### What needs to be done
Below are the entries. Transcribe exactly the lines from the one with "well taps | 30 | 37.5 | 2.49" through the one with "min reg2reg | gray[1]$_DFFE_PP0P_ | 400 | 2", ends included, and leave out all others.

◇ ◇ ◇ ◇ ◇

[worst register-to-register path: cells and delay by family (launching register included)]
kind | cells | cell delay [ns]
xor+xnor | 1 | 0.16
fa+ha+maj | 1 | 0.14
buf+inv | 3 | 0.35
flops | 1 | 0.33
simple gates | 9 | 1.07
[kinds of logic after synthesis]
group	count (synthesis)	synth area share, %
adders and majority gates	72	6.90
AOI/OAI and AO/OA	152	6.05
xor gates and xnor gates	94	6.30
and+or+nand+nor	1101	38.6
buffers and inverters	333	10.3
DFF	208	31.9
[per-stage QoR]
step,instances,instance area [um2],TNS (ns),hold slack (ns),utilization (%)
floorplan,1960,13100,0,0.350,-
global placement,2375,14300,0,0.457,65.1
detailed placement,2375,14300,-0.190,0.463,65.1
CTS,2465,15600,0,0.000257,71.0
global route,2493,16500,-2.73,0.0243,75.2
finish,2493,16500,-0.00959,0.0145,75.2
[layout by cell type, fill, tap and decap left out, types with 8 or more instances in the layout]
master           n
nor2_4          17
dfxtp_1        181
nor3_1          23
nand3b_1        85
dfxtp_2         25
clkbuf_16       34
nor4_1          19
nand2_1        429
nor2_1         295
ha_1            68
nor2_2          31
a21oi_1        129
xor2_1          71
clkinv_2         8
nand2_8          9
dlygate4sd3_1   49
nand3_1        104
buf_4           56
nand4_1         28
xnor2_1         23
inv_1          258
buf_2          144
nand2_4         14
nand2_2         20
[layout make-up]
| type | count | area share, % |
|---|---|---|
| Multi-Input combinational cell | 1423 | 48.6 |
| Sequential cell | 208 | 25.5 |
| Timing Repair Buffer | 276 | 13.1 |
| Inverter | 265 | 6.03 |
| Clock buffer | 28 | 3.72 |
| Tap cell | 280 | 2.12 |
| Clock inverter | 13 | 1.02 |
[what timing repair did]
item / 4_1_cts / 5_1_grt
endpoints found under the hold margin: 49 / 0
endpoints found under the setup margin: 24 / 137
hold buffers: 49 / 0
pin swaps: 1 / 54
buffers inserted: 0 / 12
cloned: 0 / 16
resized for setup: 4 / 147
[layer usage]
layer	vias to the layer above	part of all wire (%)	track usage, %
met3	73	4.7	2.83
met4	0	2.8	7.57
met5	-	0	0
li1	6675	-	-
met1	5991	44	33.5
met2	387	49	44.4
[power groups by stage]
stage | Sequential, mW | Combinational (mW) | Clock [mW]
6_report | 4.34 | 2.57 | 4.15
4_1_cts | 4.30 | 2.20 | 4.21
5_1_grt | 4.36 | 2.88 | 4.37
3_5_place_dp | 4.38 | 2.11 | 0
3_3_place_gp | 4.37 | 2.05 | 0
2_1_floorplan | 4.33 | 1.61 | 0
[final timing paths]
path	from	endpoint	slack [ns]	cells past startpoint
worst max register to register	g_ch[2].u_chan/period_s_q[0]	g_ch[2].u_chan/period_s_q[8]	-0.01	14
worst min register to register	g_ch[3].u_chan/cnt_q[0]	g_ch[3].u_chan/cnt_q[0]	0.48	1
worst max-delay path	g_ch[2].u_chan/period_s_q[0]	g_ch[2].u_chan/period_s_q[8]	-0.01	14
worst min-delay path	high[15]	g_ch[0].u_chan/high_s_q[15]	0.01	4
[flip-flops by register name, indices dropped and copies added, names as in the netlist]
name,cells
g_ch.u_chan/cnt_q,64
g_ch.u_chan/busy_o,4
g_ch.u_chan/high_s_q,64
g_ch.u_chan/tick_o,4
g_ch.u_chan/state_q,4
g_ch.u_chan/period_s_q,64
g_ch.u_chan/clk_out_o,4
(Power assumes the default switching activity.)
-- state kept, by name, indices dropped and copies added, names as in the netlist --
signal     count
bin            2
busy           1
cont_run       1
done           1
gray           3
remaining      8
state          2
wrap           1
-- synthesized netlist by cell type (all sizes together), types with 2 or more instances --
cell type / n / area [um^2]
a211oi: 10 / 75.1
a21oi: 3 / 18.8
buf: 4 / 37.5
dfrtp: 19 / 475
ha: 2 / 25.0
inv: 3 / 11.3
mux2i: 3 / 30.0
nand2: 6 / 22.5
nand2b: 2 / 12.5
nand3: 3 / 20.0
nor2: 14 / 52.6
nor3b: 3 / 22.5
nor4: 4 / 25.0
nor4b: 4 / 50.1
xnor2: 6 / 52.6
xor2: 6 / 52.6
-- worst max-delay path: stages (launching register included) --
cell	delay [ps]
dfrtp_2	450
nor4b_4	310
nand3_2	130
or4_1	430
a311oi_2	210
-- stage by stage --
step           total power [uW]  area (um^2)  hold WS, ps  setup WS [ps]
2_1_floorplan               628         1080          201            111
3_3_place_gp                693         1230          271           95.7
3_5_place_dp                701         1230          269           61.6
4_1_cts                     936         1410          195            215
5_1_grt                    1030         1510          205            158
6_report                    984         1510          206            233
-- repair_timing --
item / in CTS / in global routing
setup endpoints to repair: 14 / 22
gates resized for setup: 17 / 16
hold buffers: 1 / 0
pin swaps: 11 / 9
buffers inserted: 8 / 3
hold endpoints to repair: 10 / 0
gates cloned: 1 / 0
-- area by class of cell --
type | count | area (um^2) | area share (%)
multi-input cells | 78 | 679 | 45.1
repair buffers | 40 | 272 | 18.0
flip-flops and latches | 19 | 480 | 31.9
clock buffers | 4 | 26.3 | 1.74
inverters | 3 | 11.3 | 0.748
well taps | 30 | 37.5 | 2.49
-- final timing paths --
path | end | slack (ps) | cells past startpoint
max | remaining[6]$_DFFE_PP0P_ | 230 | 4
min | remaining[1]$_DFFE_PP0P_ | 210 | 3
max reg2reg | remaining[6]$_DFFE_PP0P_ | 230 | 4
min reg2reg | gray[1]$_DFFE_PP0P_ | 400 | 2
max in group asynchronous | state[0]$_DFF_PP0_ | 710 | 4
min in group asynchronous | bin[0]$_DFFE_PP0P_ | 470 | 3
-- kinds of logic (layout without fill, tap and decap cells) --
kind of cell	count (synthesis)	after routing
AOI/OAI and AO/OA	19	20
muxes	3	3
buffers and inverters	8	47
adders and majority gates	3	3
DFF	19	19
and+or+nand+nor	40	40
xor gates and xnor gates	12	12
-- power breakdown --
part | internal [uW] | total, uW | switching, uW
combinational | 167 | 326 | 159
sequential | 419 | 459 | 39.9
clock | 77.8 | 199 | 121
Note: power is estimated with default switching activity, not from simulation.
<file path="config.mk">
export PLATFORM = sky130hd
export DESIGN_NAME = enc_pwm_mixer_flat
export DESIGN_NICKNAME = d
export VERILOG_FILES = /design/src/rtl/enc_pwm_mixer_if.sv /design/src/rtl/enc_pwm_mixer.sv /design/src/flat_wrapper.sv
export SDC_FILE = /design/constraint.sdc
export NUM_CORES = 1
export LEC_CHECK = 0
export CAP_MARGIN = 10
export CORE_MARGIN = 2
export CORE_UTILIZATION = 45
export CTS_CLUSTER_SIZE = 30
export DETAILED_ROUTE_END_ITERATION = 6
export PLACE_DENSITY = 0.71
export SYNTH_ARGS = -nofsm -noshare
export SYNTH_HDL_FRONTEND = slang
export SYNTH_SLANG_ARGS = --single-unit
</file>
<file path="constraint.sdc">
create_clock -name clk -period 1.8 [get_ports clk]
set_input_delay 0.36 -clock clk [delete_from_list [all_inputs] [get_ports clk]]
set_output_delay 0.36 -clock clk [all_outputs]
set_load 0.02 [all_outputs]
</file>
==> src/rtl/text_console_writer_if.sv <==
// Character-stream producer and text-RAM write port of the console writer.
// The slave side is the writer; the master side is whoever feeds it bytes.
interface text_console_writer_if;
    logic [7:0]  ch_data;
    logic        ch_valid;
    logic        ch_ready;
    logic [10:0] mem_addr;
    logic [7:0]  mem_data;
    logic        mem_wren;
    logic [5:0]  cursor_x;
    logic [4:0]  cursor_y;
    logic        busy;

    modport master (
        output ch_data, ch_valid,
        input  ch_ready, mem_addr, mem_data, mem_wren, cursor_x, cursor_y, busy
    );

    modport slave (
        input  ch_data, ch_valid,
        output ch_ready, mem_addr, mem_data, mem_wren, cursor_x, cursor_y, busy
    );
endinterface

==> src/rtl/text_console_writer.sv <==
// ASCII stream to 64x24 glyph-index text RAM writer with cursor handling,
// full-screen clear on reset/form-feed and per-row clear on line advance.
module text_console_writer #(
    parameter int COLS  = 64,
    parameter int ROWS  = 24,
    parameter int DEPTH = 1536
) (
    input  logic                  CLOCK_50,
    input  logic                  RESET,
    text_console_writer_if.slave  bus
);

    typedef enum logic [1:0] {
        CLEAR  = 2'd0,
        IDLE   = 2'd1,
        ROWCLR = 2'd2
    } state_t;

    state_t      state_reg, state_next;
    logic [10:0] cnt_reg, cnt_next;
    logic [5:0]  x_reg, x_next;
    logic [4:0]  y_reg, y_next;
    logic [10:0] addr_reg, addr_next;
    logic [7:0]  data_reg, data_next;
    logic        wren_reg, wren_next;

    logic [4:0]  glyph_lut [256];
    logic [4:0]  y_adv;
    logic        is_print;

    // Byte-to-glyph table: letters of either case map to 1..26, all else 0.
    generate
        for (genvar gi = 0; gi < 256; gi++) begin : g_glyph
            if (gi >= 65 && gi <= 90) begin : g_upper
                assign glyph_lut[gi] = 5'(gi - 64);
            end else if (gi >= 97 && gi <= 122) begin : g_lower
                assign glyph_lut[gi] = 5'(gi - 96);
            end else begin : g_other
                assign glyph_lut[gi] = 5'd0;
            end
        end
    endgenerate

    assign y_adv    = (y_reg == 5'(ROWS - 1)) ? 5'd0 : y_reg + 5'd1;
    assign is_print = (bus.ch_data >= 8'h20) && (bus.ch_data <= 8'h7E);

    always_ff @(posedge CLOCK_50 or posedge RESET) begin
        if (RESET) begin
            state_reg <= CLEAR;
            cnt_reg   <= 11'd0;
            x_reg     <= 6'd0;
            y_reg     <= 5'd0;
            addr_reg  <= 11'd0;
            data_reg  <= 8'd0;
            wren_reg  <= 1'b0;
        end else begin
            state_reg <= state_next;
            cnt_reg   <= cnt_next;
            x_reg     <= x_next;
            y_reg     <= y_next;
            addr_reg  <= addr_next;
            data_reg  <= data_next;
            wren_reg  <= wren_next;
        end
    end

    // Both clear states issue one write per count and spend one extra
    // write-free cycle at the terminal count before handing back to IDLE.
    always_comb begin
        state_next = state_reg;
        cnt_next   = cnt_reg;
        x_next     = x_reg;
        y_next     = y_reg;
        addr_next  = addr_reg;
        data_next  = 8'd0;
        wren_next  = 1'b0;

        case (state_reg)
            CLEAR: begin
                if (cnt_reg < 11'(DEPTH)) begin
                    wren_next = 1'b1;
                    addr_next = cnt_reg;
                    cnt_next  = cnt_reg + 11'd1;
                end else begin
                    state_next = IDLE;
                    cnt_next   = 11'd0;
                    x_next     = 6'd0;
                    y_next     = 5'd0;
                end
            end

            ROWCLR: begin
                if (cnt_reg < 11'(COLS)) begin
                    wren_next = 1'b1;
                    addr_next = {y_reg, cnt_reg[5:0]};
                    cnt_next  = cnt_reg + 11'd1;
                end else begin
                    state_next = IDLE;
                    cnt_next   = 11'd0;
                end
            end

            IDLE: begin
                if (bus.ch_valid) begin
                    if (is_print) begin
                        wren_next = 1'b1;
                        addr_next = {y_reg, x_reg};
                        data_next = {3'd0, glyph_lut[bus.ch_data]};
                        if (x_reg == 6'(COLS - 1)) begin
                            x_next     = 6'd0;
                            y_next     = y_adv;
                            state_next = ROWCLR;
                            cnt_next   = 11'd0;
                        end else begin
                            x_next = x_reg + 6'd1;
                        end
                    end else begin
                        case (bus.ch_data)
                            8'h0A: begin
                                // LF has no glyph, so its first row-clear
                                // write goes out on the accept edge itself.
                                x_next     = 6'd0;
                                y_next     = y_adv;
                                wren_next  = 1'b1;
                                addr_next  = {y_adv, 6'd0};
                                state_next = ROWCLR;
                                cnt_next   = 11'd1;
                            end
                            8'h0D: x_next = 6'd0;
                            8'h08: begin
                                if (x_reg != 6'd0) begin
                                    x_next    = x_reg - 6'd1;
                                    wren_next = 1'b1;
                                    addr_next = {y_reg, x_reg - 6'd1};
                                end
                            end
                            8'h0C: begin
                                x_next     = 6'd0;
                                y_next     = 5'd0;
                                state_next = CLEAR;
                                cnt_next   = 11'd0;
                            end
                            default: ;
                        endcase
                    end
                end
            end

            default: begin
                state_next = CLEAR;
                cnt_next   = 11'd0;
            end
        endcase
    end

    assign bus.ch_ready = (state_reg == IDLE);
    assign bus.busy     = (state_reg == CLEAR) || (state_reg == ROWCLR);
    assign bus.mem_addr = addr_reg;
    assign bus.mem_data = data_reg;
    assign bus.mem_wren = wren_reg;
    assign bus.cursor_x = x_reg;
    assign bus.cursor_y = y_reg;

endmodule

==> src/flat_wrapper.sv <==
// flat-port wrapper written by rule: the top's interface ports become plain ports
module text_console_writer_flat 
#(
    parameter int COLS  = 64,
    parameter int ROWS  = 24,
    parameter int DEPTH = 1536
)
  (CLOCK_50, RESET, bus_ch_data, bus_ch_valid, bus_ch_ready, bus_mem_addr, bus_mem_data, bus_mem_wren, bus_cursor_x, bus_cursor_y, bus_busy);
  text_console_writer_if bus_i ();
  input  logic CLOCK_50;
  input  logic RESET;
  input wire logic [$bits(bus_i.ch_data)-1:0] bus_ch_data;
  input wire logic [$bits(bus_i.ch_valid)-1:0] bus_ch_valid;
  output wire logic [$bits(bus_i.ch_ready)-1:0] bus_ch_ready;
  output wire logic [$bits(bus_i.mem_addr)-1:0] bus_mem_addr;
  output wire logic [$bits(bus_i.mem_data)-1:0] bus_mem_data;
  output wire logic [$bits(bus_i.mem_wren)-1:0] bus_mem_wren;
  output wire logic [$bits(bus_i.cursor_x)-1:0] bus_cursor_x;
  output wire logic [$bits(bus_i.cursor_y)-1:0] bus_cursor_y;
  output wire logic [$bits(bus_i.busy)-1:0] bus_busy;
  assign bus_i.ch_data = bus_ch_data;
  assign bus_i.ch_valid = bus_ch_valid;
  assign bus_ch_ready = bus_i.ch_ready;
  assign bus_mem_addr = bus_i.mem_addr;
  assign bus_mem_data = bus_i.mem_data;
  assign bus_mem_wren = bus_i.mem_wren;
  assign bus_cursor_x = bus_i.cursor_x;
  assign bus_cursor_y = bus_i.cursor_y;
  assign bus_busy = bus_i.busy;
  text_console_writer #(.COLS(COLS), .ROWS(ROWS), .DEPTH(DEPTH)) u_core (.CLOCK_50(CLOCK_50), .RESET(RESET), .bus(bus_i));
endmodule
==> config.mk <==
export PLATFORM = sky130hd
export DESIGN_NAME = text_console_writer_flat
export DESIGN_NICKNAME = d
export VERILOG_FILES = /design/src/rtl/text_console_writer_if.sv /design/src/rtl/text_console_writer.sv /design/src/flat_wrapper.sv
export SDC_FILE = /design/constraint.sdc
export NUM_CORES = 1
export LEC_CHECK = 0
export BUFFER_PORTS_ARGS = -buffer_cell sky130_fd_sc_hd__buf_2
export CORE_MARGIN = 10
export CORE_UTILIZATION = 62
export DETAILED_ROUTE_END_ITERATION = 10
export PLACE_DENSITY = 0.82
export SLEW_MARGIN = 0
export SYNTH_ARGS = -nofsm -noshare
export SYNTH_HDL_FRONTEND = slang
export SYNTH_SLANG_ARGS = --single-unit
==> constraint.sdc <==
create_clock -name CLOCK_50 -period 4.6 [get_ports CLOCK_50]
set_clock_uncertainty 0.05 [all_clocks]
set_input_delay 0.46 -clock CLOCK_50 [delete_from_list [all_inputs] [get_ports CLOCK_50]]
set_output_delay 0.46 -clock CLOCK_50 [all_outputs]
set_load 0.03 [all_outputs]
==> flow_summary.json <==
{
  "ys_types": 65,
  "hold_path.class": "input pin to asynchronous set/reset pin",
  "setup_slack_ns": 1.69,
  "arrival_ns": 3.04,
  "p_leak_nw": 1.37,
  "cts_resized": 0,
  "dr.pass1.iters": 6,
  "slew_headroom_pct": 20.2,
  "synth_area_per_cell_sq_um": 8.36,
  "die_area_sq_um": 7890,
  "ios": 44,
  "area_growth_pct": 9.72,
  "seq_area_sq_um": 1030,
  "clock-root-buffer": "clkbuf_8",
  "synth.most_common_cell": "dfrtp_1",
  "hold_slack_ns": 0.240,
  "peakVddDrop_v": 0.000140,
  "drt-initial-drc-count": 436,
  "fin_crit_sh_pct": 63.3,
  "outcome": "finished clean",
  "clkSlewWorstSetupHoldPaths_ns": 0.08,
  "overflow": 0,
  "cap_violations": 0,
  "final_hold_viol_count": 0,
  "dp_hpwl_mm": 6.04,
  "synth_top_area_cell": "dfrtp_1",
  "fin_nets": 402,
  "rsz0062_at_grt": "false",
  "grt_pass1_wl_mm": 13.5,
  "antenna_found_initial": 0,
  "start_util_pct": 65.6,
  "viasPerCell": 7.00,
  "final_cells": 434,
  "vias": 3040,
  "critPathMaxStageDelay_ns": 0.53,
  "final_max_slew_viol_count": 0,
  "cp_data_required_time_ns": 4.73,
  "portBuffers": 40,
  "n_fill_cell": 352,
  "synth_flop_cell": "dfrtp_1",
  "cts_hold_buf": 0,
  "drc": 0,
  "gp_congestion": 0.931,
  "crit_start": "u_core.state_reg[1]$_DFFE_PP0P_",
  "utilization_pct": 72.0,
  "cts.sinks": 41,
  "multi_input_area_sq_um": 1760,
  "synth_edf_count": 0,
  "cts_buffers": 5,
  "clock_latency_ns": 0.29,
  "synthArstFlopShare_pct": 100,
  "setup_viol": 0,
  "die_y_um": 88.8,
  "postLayoutCellArea_sq_um": 3220,
  "path_cells": "inv_1, ha_1, inv_1, nor2_1, or3_1, nor3_1, mux2_2",
  "pwr_density_cell_nw_per_um2": 201,
  "min_period_ns": 2.91,
  "path_class": "flop to flop",
  "pre_cts_ws_ns": 1.62,
  "crit_top_cell": "inv_1",
  "crit_path_end_kind": "flop",
  "total_power_mw": 0.649,
  "antennaDiodeCount": 0,
  "synth_common_cells": "41 x dfrtp_1, 32 x nand2_1, 27 x nor2_1",
  "tightest_slew_ns": 1.18,
  "grt_pass1_vias": 2764,
  "timing.rr.start": "u_core.state_reg[1]$_DFFE_PP0P_",
  "synth_cells": 351,
  "post_drt_wl_per_cell_um": 18.9,
  "cp_max_fo": 16,
  "dp.cells": 426,
  "drt-total-wl_mm": 8.22,
  "ys_ff_latch": 41,
  "fin_setup_tns_ns": 0,
  "synthesis.area_sq_um": 2940,
  "yosysWarnings": 0,
  "core_area_sq_um": 4470,
  "grt_max_degree": 42,
  "clk_path_buf_depth": 2,
  "cts_tree": "built",
  "synthTopCellsByArea": "dfrtp_1 35%, o31ai_1 4.6%, ha_1 4.3%",
  "crit_path_start_kind": "flop",
  "crit_slowest_cell": "or3_1",
  "yosysTopAreaCellShare_pct": 35.0,
  "track_usage_pct": 21.3,
  "dpl-instance-area_sq_um": 3140,
  "htreeDepth": 2,
  "fmax_mhz": 343,
  "layout-drive-gt1-share_pct": 17.0,
  "yosysSeqAreaShare_pct": 35.0,
  "cts_setup_buffers": 0,
  "num_rows": 24,
  "drt.antenna.violating_nets": 0,
  "die_w_um": 88.8
}
## layout make-up
cell class / instances / area share (%)
multi-input cells: 273 / 54.5
inverters: 16 / 1.86
well taps: 52 / 2.02
flip-flops and latches: 41 / 31.9
clock buffers: 6 / 2.25
repair buffers: 44 / 7.15
clock inverters: 2 / 0.311
## cells by family (layout without fill, tap and decap cells)
logic type,count (synthesis),in the layout,share of synthesized area [%]
and+or+nand+nor,130,130,22.5
AOI/OAI and AO/OA,119,119,28.8
DFF,41,41,35.0
buffers and inverters,39,68,5.46
adders and majority gates,10,10,4.26
muxes,10,10,3.67
other,1,3,0.128
xor gates and xnor gates,1,1,0.298
## worst paths after layout
check                      slack, ns                                  to  depth (start not counted)
max in group asynchronous       3.91  u_core.bus.mem_addr[9]$_DFFE_PP0P_                          3
min in group CLOCK_50           0.36    u_core.bus.mem_data[3]$_DFF_PP0_                          2
setup / recovery                1.69  u_core.bus.cursor_y[3]$_DFFE_PP0P_                          7
hold reg to reg                 0.47  u_core.bus.mem_addr[1]$_DFFE_PP0P_                          1
hold / removal                  0.24       u_core.cnt_reg[1]$_DFFE_PP0P_                          3
setup reg to reg                1.69  u_core.bus.cursor_y[3]$_DFFE_PP0P_                          7
## power breakdown
group | internal, mW | leakage (nW) | total (mW) | switching (mW)
registers | 0.361 | 0.525 | 0.362 | 0.00148
clock network | 0.105 | 0.0450 | 0.230 | 0.125
logic | 0.0152 | 0.802 | 0.0565 | 0.0413
## metal layers
metal | GRT usage [%] | wire [um] | up-vias
li1 | - | - | 1393
met1 | 29.1 | 3460 | 1433
met3 | 4.04 | 796 | 18
met5 | 0 | 0 | -
met4 | 6.90 | 145 | 0
met2 | 32.9 | 3810 | 196
## critical path: cells and delay by family (launching register included)
kind                     cells  cell delay [ns]
AND/OR/NAND/NOR              3             1.06
flip-flops                   1             0.40
adder cells (fa/ha/maj)      1             0.38
multiplexers                 1             0.38
buffers and inverters        2             0.53
## cells in the final DEF, fill, tap and decap left out, types with 4 or more instances in the layout
master,synthesis,final
a21oi_1,17,17
a31oi_1,13,13
and3_1,6,6
buf_2,2,40
buf_4,3,4
clkbuf_8,0,5
dfrtp_1,41,41
ha_1,10,10
inv_1,16,16
mux2_2,6,6
mux2i_1,4,4
nand2_1,32,32
nand2b_1,7,7
nand3_1,14,14
nor2_1,27,27
nor3_1,15,15
nor4_1,5,5
o211ai_1,4,4
o21ai_0,21,21
o31ai_1,18,18
o41ai_1,7,7
Note: power is estimated with default switching activity, not from simulation.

◇ ◇ ◇ ◇ ◇

### Expected answer
well taps | 30 | 37.5 | 2.49
-- final timing paths --
path | end | slack (ps) | cells past startpoint
max | remaining[6]$_DFFE_PP0P_ | 230 | 4
min | remaining[1]$_DFFE_PP0P_ | 210 | 3
max reg2reg | remaining[6]$_DFFE_PP0P_ | 230 | 4
min reg2reg | gray[1]$_DFFE_PP0P_ | 400 | 2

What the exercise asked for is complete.